**WHAT YOU NEED TO DO:**
From the top of the records below, return each line exactly, ending with the line that contains "localparam int MAX_PACKET_BYTES = 2048;".

**PROVIDED INFORMATION:**
$ cat src/rtl/core/tse_pkg.sv
// Shared types and constants for the TLS server-name extractor.
// Used by tse_parser and by the top level tls_sni_extractor; no dependencies.
package tse_pkg;

    localparam int MAX_PACKET_BYTES = 2048;
    localparam int OFFSET_W         = 16;
    localparam int REGION_W         = $clog2(MAX_PACKET_BYTES + 1);
    localparam int ACC_W            = 24;
    localparam int NUM_REGIONS      = 5;

    // Region slots, outermost first.
    localparam int REG_RECORD = 0;
    localparam int REG_HS     = 1;
    localparam int REG_EXTS   = 2;
    localparam int REG_SNI    = 3;
    localparam int REG_LIST   = 4;

    localparam logic [7:0]  REC_TYPE_HANDSHAKE   = 8'h16;
    localparam logic [7:0]  HS_TYPE_CLIENT_HELLO = 8'h01;
    localparam logic [15:0] EXT_TYPE_SERVER_NAME = 16'h0000;
    localparam logic [15:0] NAME_TYPE_HOST       = 16'h0000;

    localparam logic [OFFSET_W-1:0] REC_OFF_TYPE   = 16'd0;
    localparam logic [OFFSET_W-1:0] REC_OFF_LEN_HI = 16'd3;
    localparam logic [OFFSET_W-1:0] REC_OFF_LEN_LO = 16'd4;
    localparam logic [OFFSET_W-1:0] HS_OFF_TYPE    = 16'd5;
    localparam logic [OFFSET_W-1:0] HS_OFF_LEN_LO  = 16'd8;
    localparam logic [16:0]         REC_HDR_BYTES  = 17'd5;
    localparam logic [24:0]         HS_HDR_END     = 25'd9;

    localparam logic [15:0] RANDOM_SKIP = 16'(2 + 32);
    localparam logic [15:0] SHORT_FIELD = 16'd1;
    localparam logic [15:0] LONG_FIELD  = 16'd2;

    typedef enum logic [2:0] {
        ST_PENDING       = 3'd0,
        ST_FOUND         = 3'd1,
        ST_NOT_HANDSHAKE = 3'd2,
        ST_NOT_HELLO     = 3'd3,
        ST_MALFORMED     = 3'd4,
        ST_NO_NAME       = 3'd5
    } status_t;

    typedef logic [NUM_REGIONS-1:0][REGION_W-1:0] regions_t;

    typedef struct packed {
        logic [7:0] host_byte;
        logic       byte_present;
        status_t    result_status;
        logic       result_last;
    } result_t;

endpackage
### src/rtl/core/extended_gcd_bezout.sv
// Extended GCD with Bezout coefficients. For each item (value_a, value_b) the
// block returns divisor = gcd(a, b) and coeff_a, coeff_b with
// coeff_a*a + coeff_b*b = divisor, the coefficients in 32-bit two's complement
// (wrapping for operands wider than 31 bits). Operands are first cut to
// OPERAND_BITS bits. If b is zero the result is (a, 1, 0); if only a is zero it
// is (b, 0, 1). One item is worked on at a time: each Euclid step runs the
// restoring divider, which retires one quotient bit per cycle, and then
// updates the remainder and coefficient pairs. A finished result waits in an
// output register; the next item is accepted while it waits. Depends on
// xgcd_pkg, xgcd_ctrl and xgcd_dpath.
module extended_gcd_bezout
   import xgcd_pkg::*;
#(
   parameter int OPERAND_BITS = 31
) (
   input  logic                         clock,
   input  logic                         reset,
   input  logic                         req_valid,
   output logic                         req_stall,
   input  logic [FIELD_BITS-1:0]        req_value_a,
   input  logic [FIELD_BITS-1:0]        req_value_b,
   output logic                         rsp_valid,
   input  logic                         rsp_stall,
   output logic [FIELD_BITS-1:0]        rsp_divisor,
   output logic signed [COEFF_BITS-1:0] rsp_coeff_a,
   output logic signed [COEFF_BITS-1:0] rsp_coeff_b
);

   cmd_type               cmd;
   sts_type               sts;
   logic [COEFF_BITS-1:0] coeff_a_raw, coeff_b_raw;

   // Sequencer and handshakes.
   xgcd_ctrl u_ctrl (
      .clock     (clock),
      .reset     (reset),
      .req_valid (req_valid),
      .req_stall (req_stall),
      .rsp_valid (rsp_valid),
      .rsp_stall (rsp_stall),
      .cmd       (cmd),
      .sts       (sts)
   );

   // Remainders, coefficients, divider and output register.
   xgcd_dpath #(
      .OPERAND_BITS (OPERAND_BITS)
   ) u_dpath (
      .clock       (clock),
      .cmd         (cmd),
      .sts         (sts),
      .op_a        (req_value_a),
      .op_b        (req_value_b),
      .res_divisor (rsp_divisor),
      .res_coeff_a (coeff_a_raw),
      .res_coeff_b (coeff_b_raw)
   );

   assign rsp_coeff_a = $signed(coeff_a_raw);
   assign rsp_coeff_b = $signed(coeff_b_raw);

endmodule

**RESULT FOR THIS TASK:**
$ cat src/rtl/core/tse_pkg.sv
// Shared types and constants for the TLS server-name extractor.
// Used by tse_parser and by the top level tls_sni_extractor; no dependencies.
package tse_pkg;

    localparam int MAX_PACKET_BYTES = 2048;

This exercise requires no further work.